Return to Security Provisioning and Administration and click Next. You should be on Step 3: Provide SAML metadata from your IdP to Security Cloud.

  1. Select the Manual Configuration option.

  2. In the Single Sign-on Service URL (Assertion Consumer Service URL) field, enter the Sign on URL value provided by Okta.

  3. In the Entity ID (Audience URI) field, enter the Issuer value provided by Okta

  4. Upload the Signing Certificate provided by Okta.

What to do next

Next, follow the instructions in Step 4: Test your SAML integration and Step 5: Activate the integration to test and activate your integration.

Integrating Ping Identity with Security Cloud Sign On

This guide explains how to integrate a Ping SAML application with Security Cloud Sign On.

Before you begin

Before you begin, read the Identity provider integration guide to understand the overall process. These instructions supplement that guide with details specific to Ping integrations, specifically Step 2: Provide Security Cloud SAML metadata to your identity provider and Step 3: Provide SAML metadata from your IdP to Security Cloud.

Procedure

Step 1

Sign in to Security Provisioning and Administration with the enterprise that you want to integrate with Ping.

  1. Create a new identity provider and decide whether to opt out of Duo MFA, as explained in Step 1: Initial setup.

  2. On Step 2: Provide Security Cloud SAML metadata to your identity provider, download the Security Cloud Sign On SAML metadata file for later use.

Step 2

In a new browser tab, sign in to your Ping admin console.
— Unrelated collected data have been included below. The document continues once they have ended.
Setup of run 1:
// axi4_slave
module axi4_slave #(
    parameter int          NUM_REGS   = 4     ,
    parameter integer      ID_WIDTH   = 4     ,
    parameter integer      ADDR_WIDTH = 32    ,
    parameter integer      DATA_WIDTH = 32    ,
    parameter logic [31:0] BASE_ADDR  = 32'h0
)(
    input  logic                     ACLK,
    input  logic                     ARESETN,
    input  logic [ID_WIDTH-1:0]       S_AXI_AWID     ,
    input  logic [ADDR_WIDTH-1:0]     S_AXI_AWADDR   ,
    input  logic [7:0]                S_AXI_AWLEN    ,
    input  logic [2:0]                S_AXI_AWSIZE   ,
    input  logic [1:0]                S_AXI_AWBURST  ,
    input  logic                      S_AXI_AWVALID  ,
    output logic                      S_AXI_AWREADY  ,
    input  logic [DATA_WIDTH-1:0]     S_AXI_WDATA    ,
    input  logic [(DATA_WIDTH/8)-1:0] S_AXI_WSTRB    ,
    input  logic                      S_AXI_WLAST    ,
    input  logic                      S_AXI_WVALID   ,
    output logic                      S_AXI_WREADY   ,
    output logic [ID_WIDTH-1:0]       S_AXI_BID      ,
    output logic [1:0]                S_AXI_BRESP    ,
    output logic                      S_AXI_BVALID   ,
    input  logic                      S_AXI_BREADY   ,
    input  logic [ID_WIDTH-1:0  ]     S_AXI_ARID     ,
    input  logic [ADDR_WIDTH-1:0]     S_AXI_ARADDR   ,
    input  logic [7:0]                S_AXI_ARLEN    ,
    input  logic [2:0]                S_AXI_ARSIZE   ,
    input  logic [1:0]                S_AXI_ARBURST  ,
    input  logic                      S_AXI_ARVALID  ,
    output logic                      S_AXI_ARREADY  ,
    output logic [ID_WIDTH-1:0  ]     S_AXI_RID      ,
    output logic [DATA_WIDTH-1:0]     S_AXI_RDATA    ,
    output logic [1:0]                S_AXI_RRESP    ,
    output logic                      S_AXI_RLAST    ,
    output logic                      S_AXI_RVALID   ,
    input  logic                      S_AXI_RREADY   ,
    output logic                      write_en        ,
    output logic                      read_en
);
Size in the first run: roughly 280 flip-flops, ~190 I/O pins, roughly 0.070 mm^2 of cells after synthesis.
clock: 88.0 ns
lec_check: 0
abc_area: 1
cap_margin: 20
core_margin: 2
core_utilization: 68
cts_cluster_diameter: 339
max_routing_layer: met4
place_density: 0.6
slew_margin: 20
tns_end_percent: 5
run.sh (not shown) runs the stock make flow with config.mk's settings and CLKGATE_MAP_FILE=.
Run 1 got as far as global routing, where a tool error ended the run.
What run 2 does differently from run 1 at the input level:
- removing TNS_END_PERCENT (formerly 5)
- changing CORE_UTILIZATION from 68 to 40
- removing MAX_ROUTING_LAYER (formerly met4)
- removing ABC_AREA (formerly 1)
- removing CTS_CLUSTER_DIAMETER (formerly 339)
- changing the clock period (ns, I/O delays scaled along) from 88.0 to 269.0
## What came out
Run 2: no failed stages, no open violations at the end
Area fraction in mux cells, run 1 and run 2: larger value in run 2
On run 2: cell count listed in synth_stat.txt is about 27% lower than what run 1 gave.
Lower placed cell count was reported by run 2, not run 1.
The higher detailed placer's ending HPWL came out of run 1.
What run 3 does differently from run 2 at the input level:
- putting CTS_CLUSTER_DIAMETER at 345 where nothing was set
- putting MAX_ROUTING_LAYER at met4 where nothing was set
- swapping 40 for 65 in CORE_UTILIZATION
- swapping 269.0 for 160.0 in the clock period (ns, I/O delays scaled along)
## What came out
~same aoi/oai-family share of the synthesized area in run 3 and run 2
Initial detailed-routing violation count for run 3 is higher than for run 2.
Against run 2, run 3 comes in 21 points higher on global-route track usage on met2.
Global-route usage was higher in run 3 than in run 2.
Between run 3 and run 2, the difference in fraction of area in non-clock buffers is negligible.
Between run 3 and run 2, the global-route track usage on met3 is higher for run 3.
Diff run 3 and run 2: non-clock buffer count higher in run 2
First-pass GRT wire length in run 3 is about 3% lower than in run 2
Compared with run 2, critical path depth in run 3 increased slightly.
The following lists how run 4 was set up differently from run 3:
- changing CORE_UTILIZATION from 65 to 40
- removing CTS_CLUSTER_DIAMETER (formerly 345)
- removing MAX_ROUTING_LAYER (formerly met4)
- changing the clock period (ns, I/O delays scaled along) from 160.0 to 200.0
Findings:
Re post-route fraction of the period consumed by the critical path: run 4 is 15 points down on run 3.
The highest routing layer actually used comes out met5 in one run and met4 in the other, namely in run 4 and run 3 respectively.
Diff run 3 -> run 4: cell area after layout up about 1.6%.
Keep the Security Provisioning and Administration browser tab open.

  1. Go to Connections > Applications.

  2. Click the + button to open the Add Application dialog.

  3. In the Application Name field enter Secure Cloud Sign On, or other name.

  4. Optionally, add a description and upload an icon.

  5. For Application Type, select SAML application and then click Configure.

  6. In the SAML Configuration dialog select the option to Import Metadata and click Select a file.

  7. Locate Security Cloud Sign On SAML metadata file you downloaded from Security Provisioning and Administration.

  8. Click Save.

  9. Click the Configuration tab.

  10. Click Download Metadata to download a SAML metadata file to provide to Security Provisioning and Administration.

  11. Click the Attribute Mappings tab.

  12. Click the Edit (pencil) icon.

  13. For the required saml_subject attribute, select Email Address.

  14. Click +Add and add the following mappings of SAML attributes to PingOne user identity attributes, enabling the Required option for each mapping.

    Attributes

    PingOne Mappings

    firstName

    Email Address

    lastName

    Given Name

    email

    Family Name
    The Attribute Mapping panel should look like the following.

  15. Click Save to save your mappings.

Step 3

Return to Security Provisioning and Administration and click Next. You should be on Step 3: Provide SAML metadata from your IdP to Security Cloud.

  1. Select the XML file upload option.

  2. Upload the SAML metadata file you previously downloaded from Ping.

  3. Click Next to advance to the Testing page.

What to do next

Next, follow the instructions in Step 4: Test your SAML integration and Step 5: Activate the integration to test and activate your integration.